In this study, numerical validation for the self-indication method to identify and quantify nuclides in a BWR-MOX pellet is described. The burn-up of the MOX pellet is 0 GWd/t, 10 GWd/t, 20 GWd/t, 30 GWd/t, 40 GWd/t, and 50 GWd/t. The 12-m measurement line in KUR-LINAC is simulated as a calculational geometry. Numerical calculations are carried out by continuous-energy Monte-Carlo code MVP2 with JENDL-4.0 as the nuclear data library. The burn-up calculations of the BWR-MOX pellet are performed by the deterministic neutronics code SARC 2006 with JENDL-4.0.

Numerical validation for application of the self-indication method is carried out. From the results, it is noted that the self-indication method has a good S/N ratio compared to the neutron transmission method for quantifying the amount of target nuclides in the fuel debris.

T. Sano (*) • J. Hori • Y. Takahashi • H. Unesaki • K. Nakajima Kyoto University Research Reactor Institute, 1010, Asashiro-nishi-2, Kumatori-cho, Sennan-gun, Osaka, Japan e-mail: t-sano@rri. kyoto-u. ac. jp

© The Author(s) 2015

K. Nakajima (ed.), Nuclear Back-end and Transmutation Technology for Waste Disposal, DOI 10.1007/978-4-431-55111-9_4

Keywords Burn-up • KUR-LINAC • MOX pellet • Nondestructive assay • Numer­ical validation • Resonance • Self-indication method

4.1 Introduction

To perform decommissioning of the Fukushima Daiichi NPP safely, it is very important to measure the components of the fuel debris. Therefore, a new nonde­structive assay to identify and quantify a target nuclide in the fuel debris using a pulsed-neutron source is under development in Kyoto University Research Reactor Institute.

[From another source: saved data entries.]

==> config.mk <==
export PLATFORM = sky130hd
export DESIGN_NAME = stage_sequencer
export DESIGN_NICKNAME = d
export VERILOG_FILES = /design/src/rtl/stage_sequencer.sv
export SDC_FILE = /design/constraint.sdc
export NUM_CORES = 1
export LEC_CHECK = 0
export CAP_MARGIN = 10
export CORE_MARGIN = 5
export CORE_UTILIZATION = 38
export DETAILED_ROUTE_END_ITERATION = 10
export PLACE_DENSITY = 0.65
export SLEW_MARGIN = 30
export SYNTH_ARGS = -nofsm -noshare
export SYNTH_HDL_FRONTEND = slang
export SYNTH_SLANG_ARGS = --single-unit
==> constraint.sdc <==
create_clock -name clk -period 4.3 [get_ports clk]
set_clock_uncertainty 0.2 [all_clocks]
set_input_delay 0.43 -clock clk [delete_from_list [all_inputs] [get_ports clk]]
set_output_delay 0.43 -clock clk [all_outputs]
set_load 0.02 [all_outputs]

We use the self-indication method for the nondestructive assay. This method is a neutron transmission method. The neutron transmission method is focused on resonance reactions (i. e., capture, fission) at the target nuclide. In the conventional neutron transmission method, a sample is irradiated by a pulsed-neutron beam and the energy distribution of transmitted neutrons from the sample is measured by the time-of-flight technique. Then, the target nuclide in the sample is identified and quantified by using the transmitted neutrons in the resonance energy region. This is a remarkably effective method to identify and quantify the target nuclide. However, if the energy spectrum of the transmitted neutron has many dips caused by reso­nance reactions of other nuclides, it is difficult to identify and quantify the target nuclide in the sample.

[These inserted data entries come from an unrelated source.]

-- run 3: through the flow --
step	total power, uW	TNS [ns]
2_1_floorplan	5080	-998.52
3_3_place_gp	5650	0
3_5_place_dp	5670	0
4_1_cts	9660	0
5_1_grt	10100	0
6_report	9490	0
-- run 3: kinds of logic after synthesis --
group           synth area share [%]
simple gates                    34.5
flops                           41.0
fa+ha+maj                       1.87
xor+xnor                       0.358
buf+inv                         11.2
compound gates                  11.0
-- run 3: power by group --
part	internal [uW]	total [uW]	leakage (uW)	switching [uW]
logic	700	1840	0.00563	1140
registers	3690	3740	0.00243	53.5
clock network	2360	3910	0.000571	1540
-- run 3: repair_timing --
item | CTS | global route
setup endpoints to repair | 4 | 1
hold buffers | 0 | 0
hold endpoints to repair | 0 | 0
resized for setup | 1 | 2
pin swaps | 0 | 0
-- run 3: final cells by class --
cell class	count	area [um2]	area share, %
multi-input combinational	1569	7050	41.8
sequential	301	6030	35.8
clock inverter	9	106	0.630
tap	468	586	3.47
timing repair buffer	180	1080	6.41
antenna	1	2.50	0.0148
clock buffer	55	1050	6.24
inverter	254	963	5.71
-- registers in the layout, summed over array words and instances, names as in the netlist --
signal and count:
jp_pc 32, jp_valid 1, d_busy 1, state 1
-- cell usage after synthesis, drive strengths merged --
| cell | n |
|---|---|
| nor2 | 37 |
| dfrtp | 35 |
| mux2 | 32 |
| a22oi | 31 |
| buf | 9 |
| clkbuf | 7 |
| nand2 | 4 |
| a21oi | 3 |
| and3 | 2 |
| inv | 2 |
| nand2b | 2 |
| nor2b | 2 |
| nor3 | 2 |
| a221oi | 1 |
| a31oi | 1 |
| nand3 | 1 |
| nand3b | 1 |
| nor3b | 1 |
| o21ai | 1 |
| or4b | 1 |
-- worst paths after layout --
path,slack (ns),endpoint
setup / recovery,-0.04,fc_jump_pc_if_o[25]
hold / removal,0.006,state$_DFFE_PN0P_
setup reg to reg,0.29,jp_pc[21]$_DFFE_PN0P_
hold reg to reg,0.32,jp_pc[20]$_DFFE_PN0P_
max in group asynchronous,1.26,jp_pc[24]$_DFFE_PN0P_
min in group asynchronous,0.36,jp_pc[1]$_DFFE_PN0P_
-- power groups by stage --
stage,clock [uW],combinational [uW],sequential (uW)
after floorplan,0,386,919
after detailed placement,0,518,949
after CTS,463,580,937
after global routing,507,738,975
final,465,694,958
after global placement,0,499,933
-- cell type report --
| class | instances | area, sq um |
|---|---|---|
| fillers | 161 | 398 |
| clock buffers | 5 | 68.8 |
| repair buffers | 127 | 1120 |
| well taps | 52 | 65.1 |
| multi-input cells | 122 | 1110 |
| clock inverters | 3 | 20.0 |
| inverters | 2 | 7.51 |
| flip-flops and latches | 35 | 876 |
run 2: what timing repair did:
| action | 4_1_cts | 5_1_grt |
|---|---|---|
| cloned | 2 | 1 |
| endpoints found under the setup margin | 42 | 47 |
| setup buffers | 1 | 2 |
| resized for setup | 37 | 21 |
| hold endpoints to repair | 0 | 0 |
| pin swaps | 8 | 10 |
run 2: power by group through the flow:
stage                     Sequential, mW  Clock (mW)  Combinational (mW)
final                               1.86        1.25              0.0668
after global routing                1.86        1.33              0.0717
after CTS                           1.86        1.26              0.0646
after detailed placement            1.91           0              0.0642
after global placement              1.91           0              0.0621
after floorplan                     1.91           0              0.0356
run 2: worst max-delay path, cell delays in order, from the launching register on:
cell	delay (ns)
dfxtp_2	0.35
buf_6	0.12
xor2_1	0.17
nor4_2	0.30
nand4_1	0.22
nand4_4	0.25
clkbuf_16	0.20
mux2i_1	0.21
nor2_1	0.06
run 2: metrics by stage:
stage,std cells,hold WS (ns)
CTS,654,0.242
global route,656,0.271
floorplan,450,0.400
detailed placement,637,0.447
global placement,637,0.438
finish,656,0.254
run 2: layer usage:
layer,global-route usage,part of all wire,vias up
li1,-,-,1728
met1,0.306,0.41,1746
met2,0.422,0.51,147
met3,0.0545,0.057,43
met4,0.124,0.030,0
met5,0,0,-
### src/rtl/nap_tx_arbiter_if.sv
// Stream bundle between the packet sources, the tx arbiter and the NAP.
// The req_* signals carry NUM_REQ packed requester lanes; tx_* is the shared NAP lane.
// modport slave  : arbiter view (consumes requester beats, produces the NAP stream).
// modport master : environment view (sources drive req_*, the NAP drives tx_ready).
interface nap_tx_arbiter_if #(
  parameter int unsigned NUM_REQ = 4,
  parameter int unsigned DATA_W  = 256,
  parameter int unsigned ADDR_W  = 4
);
  logic [NUM_REQ-1:0]        req_valid;
  logic [NUM_REQ-1:0]        req_ready;
  logic [NUM_REQ*DATA_W-1:0] req_data;
  logic [NUM_REQ*ADDR_W-1:0] req_addr;
  logic [NUM_REQ-1:0]        req_sop;
  logic [NUM_REQ-1:0]        req_eop;
  logic                      tx_valid;
  logic                      tx_ready;
  logic [DATA_W-1:0]         tx_data;
  logic [ADDR_W-1:0]         tx_addr;
  logic                      tx_sop;
  logic                      tx_eop;

  modport slave (
    input  req_valid, req_data, req_addr, req_sop, req_eop, tx_ready,
    output req_ready, tx_valid, tx_data, tx_addr, tx_sop, tx_eop
  );

  modport master (
    output req_valid, req_data, req_addr, req_sop, req_eop, tx_ready,
    input  req_ready, tx_valid, tx_data, tx_addr, tx_sop, tx_eop
  );
endinterface

### src/rtl/nap_tx_arbiter.sv
// Packet-aware round-robin arbiter sharing one NAP tx stream among NUM_REQ sources.
// A grant is taken in IDLE and held from the sop beat through the accepted eop beat,
// so packets never interleave. The owner's beat is muxed combinationally onto tx.
// Optional build macro: PKT_STATS_EN adds per-requester packet counters on pkt_count;
// when undefined pkt_count reads 0 and no counter registers exist.
module nap_tx_arbiter #(
  parameter int unsigned NUM_REQ = 4,
  parameter int unsigned DATA_W  = 256,
  parameter int unsigned ADDR_W  = 4,
  parameter int unsigned CNT_W   = 16
) (
  input  logic                     clk,
  input  logic                     resetn,
  nap_tx_arbiter_if.slave          bus,
  output logic [NUM_REQ-1:0]       grant,
  output logic                     busy,
  output logic [NUM_REQ*CNT_W-1:0] pkt_count
);

  localparam int unsigned IDX_W = (NUM_REQ > 1) ? $clog2(NUM_REQ) : 1;

  typedef enum logic {
    IDLE,
    BUSY
  } state_t;

  state_t           state, state_nxt;
  logic [IDX_W-1:0] owner, owner_nxt;
  logic [IDX_W-1:0] rr_ptr, rr_ptr_nxt;
  logic [IDX_W-1:0] cand;
  logic [IDX_W-1:0] pick_idx;
  logic             pick_found;
  logic             tx_valid_c;
  logic             beat_fire;
  logic             eop_fire;
  logic [NUM_REQ-1:0] req_ready_c;
  logic [DATA_W-1:0]  tx_data_c;
  logic [ADDR_W-1:0]  tx_addr_c;
  logic               tx_sop_c;
  logic               tx_eop_c;

  // (base + off) mod NUM_REQ for off < NUM_REQ, without a divider
  function automatic logic [IDX_W-1:0] wrap_add(input logic [IDX_W-1:0] base,
                                                input int unsigned off);
    int unsigned s;
    s = 32'(base) + off;
    if (s >= NUM_REQ) s = s - NUM_REQ;
    return IDX_W'(s);
  endfunction

  // Round-robin search: first valid requester at or after rr_ptr, wrapping
  always_comb begin
    pick_found = 1'b0;
    pick_idx   = '0;
    cand       = '0;
    for (int unsigned k = 0; k < NUM_REQ; k++) begin
      cand = wrap_add(rr_ptr, k);
      if (!pick_found && bus.req_valid[cand]) begin
        pick_found = 1'b1;
        pick_idx   = cand;
      end
    end
  end

  // Owner's beat onto the NAP lane; only the owner sees tx_ready
  always_comb begin
    tx_valid_c  = 1'b0;
    tx_data_c   = '0;
    tx_addr_c   = '0;
    tx_sop_c    = 1'b0;
    tx_eop_c    = 1'b0;
    req_ready_c = '0;
    if (state == BUSY) begin
      tx_valid_c         = bus.req_valid[owner];
      tx_data_c          = bus.req_data[32'(owner)*DATA_W +: DATA_W];
      tx_addr_c          = bus.req_addr[32'(owner)*ADDR_W +: ADDR_W];
      tx_sop_c           = bus.req_sop[owner];
      tx_eop_c           = bus.req_eop[owner];
      req_ready_c[owner] = bus.tx_ready;
    end
  end

  assign beat_fire = tx_valid_c & bus.tx_ready;
  assign eop_fire  = beat_fire & tx_eop_c;

  assign bus.tx_valid  = tx_valid_c;
  assign bus.tx_data   = tx_data_c;
  assign bus.tx_addr   = tx_addr_c;
  assign bus.tx_sop    = tx_sop_c;
  assign bus.tx_eop    = tx_eop_c;
  assign bus.req_ready = req_ready_c;

  // Next-state: grab in IDLE, release after the accepted eop beat
  always_comb begin
    state_nxt  = state;
    owner_nxt  = owner;
    rr_ptr_nxt = rr_ptr;
    case (state)
      IDLE: begin
        if (pick_found) begin
          state_nxt = BUSY;
          owner_nxt = pick_idx;
        end
      end
      BUSY: begin
        if (eop_fire) begin
          state_nxt  = IDLE;
          rr_ptr_nxt = wrap_add(owner, 1);
        end
      end
      default: state_nxt = IDLE;
    endcase
  end

  // State register with synchronous active-low reset
  always_ff @(posedge clk) begin
    if (!resetn) begin
      state  <= IDLE;
      owner  <= '0;
      rr_ptr <= '0;
    end else begin
      state  <= state_nxt;
      owner  <= owner_nxt;
      rr_ptr <= rr_ptr_nxt;
    end
  end

  // One-hot grant decoded from the registered owner
  always_comb begin
    grant = '0;
    if (state == BUSY) grant[owner] = 1'b1;
  end

  assign busy = (state == BUSY);

`ifdef PKT_STATS_EN
  logic [CNT_W-1:0] cnt [NUM_REQ];

  // Count accepted eop beats per requester, wrapping naturally
  always_ff @(posedge clk) begin
    if (!resetn) begin
      for (int unsigned i = 0; i < NUM_REQ; i++) cnt[i] <= '0;
    end else if (eop_fire) begin
      cnt[owner] <= cnt[owner] + CNT_W'(1);
    end
  end

  // Pack the counters onto the flat output
  always_comb begin
    pkt_count = '0;
    for (int unsigned i = 0; i < NUM_REQ; i++) pkt_count[i*CNT_W +: CNT_W] = cnt[i];
  end
`else
  assign pkt_count = '0;
`endif

endmodule
### src/flat_wrapper.sv
// flat-port wrapper written by rule: the top's interface ports become plain ports
module nap_tx_arbiter_flat 
#(
  parameter int unsigned NUM_REQ = 4,
  parameter int unsigned DATA_W  = 256,
  parameter int unsigned ADDR_W  = 4,
  parameter int unsigned CNT_W   = 16
)
  (clk, resetn, grant, busy, pkt_count, bus_req_valid, bus_req_data, bus_req_addr, bus_req_sop, bus_req_eop, bus_tx_ready, bus_req_ready, bus_tx_valid, bus_tx_data, bus_tx_addr, bus_tx_sop, bus_tx_eop);
  nap_tx_arbiter_if #(.NUM_REQ(NUM_REQ), .DATA_W(DATA_W), .ADDR_W(ADDR_W)) bus_i ();
  input  logic clk;
  input  logic resetn;
  output logic [NUM_REQ-1:0] grant;
  output logic busy;
  output logic [NUM_REQ*CNT_W-1:0] pkt_count;
  input wire logic [$bits(bus_i.req_valid)-1:0] bus_req_valid;
  input wire logic [$bits(bus_i.req_data)-1:0] bus_req_data;
  input wire logic [$bits(bus_i.req_addr)-1:0] bus_req_addr;
  input wire logic [$bits(bus_i.req_sop)-1:0] bus_req_sop;
  input wire logic [$bits(bus_i.req_eop)-1:0] bus_req_eop;
  input wire logic [$bits(bus_i.tx_ready)-1:0] bus_tx_ready;
  output wire logic [$bits(bus_i.req_ready)-1:0] bus_req_ready;
  output wire logic [$bits(bus_i.tx_valid)-1:0] bus_tx_valid;
  output wire logic [$bits(bus_i.tx_data)-1:0] bus_tx_data;
  output wire logic [$bits(bus_i.tx_addr)-1:0] bus_tx_addr;
  output wire logic [$bits(bus_i.tx_sop)-1:0] bus_tx_sop;
  output wire logic [$bits(bus_i.tx_eop)-1:0] bus_tx_eop;
  assign bus_i.req_valid = bus_req_valid;
  assign bus_i.req_data = bus_req_data;
  assign bus_i.req_addr = bus_req_addr;
  assign bus_i.req_sop = bus_req_sop;
  assign bus_i.req_eop = bus_req_eop;
  assign bus_i.tx_ready = bus_tx_ready;
  assign bus_req_ready = bus_i.req_ready;
  assign bus_tx_valid = bus_i.tx_valid;
  assign bus_tx_data = bus_i.tx_data;
  assign bus_tx_addr = bus_i.tx_addr;
  assign bus_tx_sop = bus_i.tx_sop;
  assign bus_tx_eop = bus_i.tx_eop;
  nap_tx_arbiter #(.NUM_REQ(NUM_REQ), .DATA_W(DATA_W), .ADDR_W(ADDR_W), .CNT_W(CNT_W)) u_core (.clk(clk), .resetn(resetn), .bus(bus_i), .grant(grant), .busy(busy), .pkt_count(pkt_count));
endmodule
### config.mk
export PLATFORM = sky130hd
export DESIGN_NAME = nap_tx_arbiter_flat
export DESIGN_NICKNAME = d
export VERILOG_FILES = /design/src/rtl/nap_tx_arbiter_if.sv /design/src/rtl/nap_tx_arbiter.sv /design/src/flat_wrapper.sv
export SDC_FILE = /design/constraint.sdc
export NUM_CORES = 1
export LEC_CHECK = 0
export ABC_AREA = 1
export CAP_MARGIN = 15
export CORE_AREA = 8 8 531 533
export DETAILED_ROUTE_END_ITERATION = 12
export DIE_AREA = 0 0 539 541
export SYNTH_ARGS = -nofsm -noshare
export SYNTH_HDL_FRONTEND = slang
export SYNTH_SLANG_ARGS = --single-unit
export TNS_END_PERCENT = 30
### constraint.sdc
create_clock -name clk -period 2.9 [get_ports clk]
set_input_delay 0.435 -clock clk [delete_from_list [all_inputs] [get_ports clk]]
set_output_delay 0.435 -clock clk [all_outputs]
set_load 0.05 [all_outputs]
; ---- After elaboration in Yosys (flattened, before gate mapping)
; Index checks and enable logic that the tools add are counted.
[op_classes]
muxes = 39
magnitude_cmp = 11
shifts = 2
reduce_logical = 9
bitwise = 4
n_addsub = 9
[ops]
columns = op, count
row1 = 1024-bit by 11-bit indexed part select with 256-bit output, 1
row2 = 256-bit 2-to-1 mux, 1
row3 = 2-bit 2-to-1 mux, 9
row4 = 1-bit 2-to-1 mux, 17
row5 = 16-bit by 5-bit indexed part select with 4-bit output, 1
row6 = "2-bit by 3-bit < comparator with 1-bit output, second input constant", 5
row7 = 1-bit binary-select mux with 2-bit select, 7
row8 = "3-bit >= comparator, second input constant", 4
row9 = 4-bit 2-to-1 mux, 3
row10 = "2-bit by 1-bit subtractor with 2-bit output, second input constant", 5
row11 = "2-bit by 1-bit adder with 3-bit output, second input constant", 2
row12 = "2-bit by 2-bit adder with 3-bit output, second input constant", 2
row13 = 4-bit bitwise AND, 1
row14 = 1-bit logical AND, 4
row15 = 2-bit AND reduction, 2
row16 = "2-bit by 3-bit >= comparator with 1-bit output, second input constant", 1
row17 = 1-bit zero test, 3
row18 = 1-bit bitwise AND, 2
row19 = 1-bit demux with 2-bit select, 1
row20 = "2-bit by 1-bit >= comparator with 1-bit output, second input constant", 1
row21 = 1-bit case mux with 2 select lines, 1
row22 = 1-bit inverter, 1
[word_totals]
out_inout_bits = 336
wordCells = 77
input_bits = 1055
regBits = 5

; ---- Logic depth before layout (Yosys ltp)
[logic_depth]
depth_word = 16
ltp_mapped = 11
mapped_depth_nobuf = 11

; ---- Worst setup path before layout
; Ideal clock, no wire load.
[synth_timing]
kind = register to output
startpoint = register u_core.state (netlist: u_core.busy)
endpoint = output port bus_tx_data[100]
required_time_ps = 2465
path_buffers = 3
path_stages_with_launch = 6
slack_ps = 269
arrival_time_ps = 2196
cell_sequence = dfxtp_1 -> inv_1 -> buf_2 -> clkbuf_1 -> clkbuf_1 -> a21oi_1
[synth_via]
elab_chain_cells = 1
[synth_lines]
columns = element, line_no
row1 = "start, declared", nap_tx_arbiter.sv:27  ; state_t state, state_nxt;
row2 = "start signal, assigned", nap_tx_arbiter.sv:122  ; state <= state_nxt;
row3 = 256-bit 2-to-1 mux, nap_tx_arbiter.sv:73  ; if (state == BUSY) begin
row4 = "end, declared", flat_wrapper.sv:24  ; output wire logic [$bits(bus_i.tx_data)-1:0] bus_tx_data;
; No other way between the ends.

; ---- Worst setup path in the final report
[layout_timing]
startpoint = register u_core.owner[0]
endpoint = output port bus_tx_data[2]
[layout_via]
elab_chain_cells = 2
[layout_lines]
columns = element, line_no
row1 = "start, declared", nap_tx_arbiter.sv:28  ; logic [IDX_W-1:0] owner, owner_nxt;
row2 = "start signal, assigned", nap_tx_arbiter.sv:123  ; owner <= owner_nxt;
row3 = 1024-bit by 11-bit indexed part select with 256-bit output, nap_tx_arbiter.sv:75  ; tx_data_c = bus.req_data[32'(owner)*DATA_W +: DATA_W];
row4 = 256-bit 2-to-1 mux, nap_tx_arbiter.sv:73
; No other way between the ends.

==> results.toml <==
[status]
outcome = "complete, but fails checks"
violations = "setup timing"

[route]
vias = 21200
postRouteAntennaNets = 0
drc = 0
met3_length_um = 24700
post_drt_wl_per_cell_um = 31.3
top_layer_used = "met5"
wirelength_um = 222000
drt-initial-drc-count = 1584
wl_met1_um = 88900
viasPerCell = 3.00
dr_wl_met2_um = 97800
drt_first_pass_iters = 7

[critical_path]
crit_path_end_kind = "output port"
start_kind = "flop"
arrival_ns = 2.53
rr_startpoint = "u_core.owner[0]$_SDFFE_PN0P_"
path_max_fanout = 36
critPathLaunch = "u_core.owner[0]$_SDFFE_PN0P_"
cp.required_ns = 2.47
cp_common_cell = "buf_12"
critical_path_class = "reg2out"
worstPathCellList = "inv_12 -> buf_12 -> buf_12 -> o21ai_0 -> a21oi_1 -> buf_12"
cp.buffers_inverters = 4
cpPeakStageDelay_ns = 0.79
cpLargestDelayFamily = "compound AO/OA/AOI/OAI gates"
cp_slowest_cell = "o21ai_0"

[place]
dpl-instance-area_mm2 = 0.0302
io_buffers = 1326
gp_congestion = 1.01
dpl.hpwl_um = 204000
dpl.cell_count = 7027

[clock_network]
cts.sinks = 5
root_buffer = "clkbuf_16"
cts_made_buffers = 3
ctsHtreeMaxLevel = 1
cts_tree = "built"
clock_latency_ns = 0.24
holdBufCountCts = 0
clkTransAtPathRegs_ns = 0.04
cts_buffer_depth = 2

[power]
pwr_density_cell_mw_per_mm2 = 441
power.total_w = 0.0134
irDropWorstVdd_mv = 0.215
p_leak_nw = 10.7

[sta]
whs_ns = 0.628
slew_violations = 0
finalSetupTns_ns = -0.124
fin_skew_ns = 0.00772
timing.final.crit_share_pct = 102
layout_setup_ws_ns = -0.0607
clock.fmax_mhz = 338
tightest_slew_ns = 1.05
relSlewSlack_pct = 29.4
period_needed_ns = 2.96
setup_viol = 4
rsz0062_at_grt = "yes"
hold_viol = 0

[global_route]
grt.overflow.total = 0
grt_pass1_wl_um = 264000
grt_max_degree = 88
grt.total_usage_pct = 14.3
grt_antenna_before_repair = 241
grt_pass1_vias = 20400

[synthesis]
ys_seq_area_share_pct = 1.02
synth_area_per_cell_um2 = 4.44
synth_area_mm2 = 0.00983
netlist_instances = 2213
ys_seq_elements = 5
ys_warn_count = 0
yosysUniqueCellTypes = 22

[min_path]
hp-class = "reg2reg"
worstHoldStart = "u_core.rr_ptr[1]$_SDFFE_PN0P_"

[job]
cap_violations = 0

[finish]
design_area_mm2 = 0.0305
mostFrequentLayoutCells = "clkdlybuf4s50_1 (1055), nor2_1 (1037), o21ai_0 (404), buf_12 (284), a21oi_1 (256)"
layout_commonest_cell = "clkdlybuf4s50_1"
drive_gt1_share_pct = 12.3
fin_cells = 7080
syn2layout_area_growth_pct = 210
final_nets = 4502

[die]
die_w_um = 539
row_count = 192
coreArea_mm2 = 0.273
dieArea_mm2 = 0.292
initial_core_util_pct = 3.60
ios = 1391
dieHeight_um = 541
worst reg2reg max path, stage by stage, from the launching register on:
cell     delay [ns]
dfxtp_4        0.47
buf_12         0.27
buf_12         0.28
nand2_1        0.08
nand3_1        0.08
nand2_1        0.13
nor2_2         0.34
nand3_2        0.29
o21ai_1        0.19
a21oi_1        0.05
synth_stat cells, drive strengths merged:
master,instances,share of area [%]
nand4,1,0.064
o21ai,527,27
inv,18,0.69
nor2,1056,40
a21oi,267,14
conb,1,0.038
buf,149,9.6
nand3,11,0.61
ha,4,0.51
clkbuf,119,4.5
a21boi,2,0.15
nand2,53,2.0
dfxtp,5,1.0
per-stage QoR:
| stage | setup WS, ns | utilization [%] |
|---|---|---|
| after global routing | -0.0364 | 11.2 |
| after detailed placement | -0.347 | 11.1 |
| after floorplan | 0.269 | - |
| after global placement | -1.02 | 10.9 |
| final | -0.0607 | 11.2 |
| after CTS | -0.0422 | 11.1 |
registers in the layout, summed over array words and instances, names as in the netlist:
register       cells
u_core.busy        1
u_core.owner       2
u_core.rr_ptr      2
cell type report:
type                            count  area, um2
Antenna cell                       49        123
Inverter                           18       95.1
Sequential cell                     5        108
Multi-Input combinational cell   1985       8650
Clock buffer                        3       75.1
Timing Repair Buffer             1430      17000
Tap cell                         3589       4490
Fill cell                       31800     242000
Clock inverter                      1       5.00
report_power, final:
part	internal (W)	switching [W]	leakage, nW	total (W)
registers	0.0000804	0.0000331	0.0425	0.000113
clock network	0.000182	0.0000653	0.0412	0.000247
logic	0.00493	0.00816	10.6	0.0131
layer usage:
layer  track usage, %  vias up
met1             17.1     9502
met5                0        -
li1                 -     9636
met2             23.1     1597
met3             6.16      427
met4             4.45       86
cells by family after synthesis:
kind of cell             count (synthesis)  synth area share, %
AO/OA/AOI/OAI                          796                 40.6
adder cells (fa/ha/maj)                  4                0.509
buffers and inverters                  286                 14.8
flip-flops                               5                 1.02
other                                    1               0.0381
AND/OR/NAND/NOR                       1121                 43.1
final timing paths:
path	to	slack, ns	cells past startpoint
max reg2reg	u_core.rr_ptr[0]$_SDFFE_PN0P_	0.61	9
min	u_core.rr_ptr[1]$_SDFFE_PN0P_	0.63	2
max	bus_tx_data[2]	-0.06	6
min reg2reg	u_core.rr_ptr[1]$_SDFFE_PN0P_	0.63	2
what timing repair did:
item,CTS,global route
resized for setup,77,25
buffers inserted,0,0
setup endpoints to repair,65,34
pin swaps,0,1
Power figures use the tool's default switching activity.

In the self-indication method, the transmitted neutrons from the sample are injected into an indicator, which consists of a high-purity target nuclide. The transmitted neutrons are obtained via resonance reactions in the indicator. The self-indication method has a high signal-to-noise (S/N) ratio compared to the conventional method.

In this chapter, numerical validation for application of the self-indication method is carried out. A calculational model and conditions are shown in Sect. 4.2 and the numerical results are shown in Sect. 4.3. From these results, some conclusions are drawn in Sect. 4.4.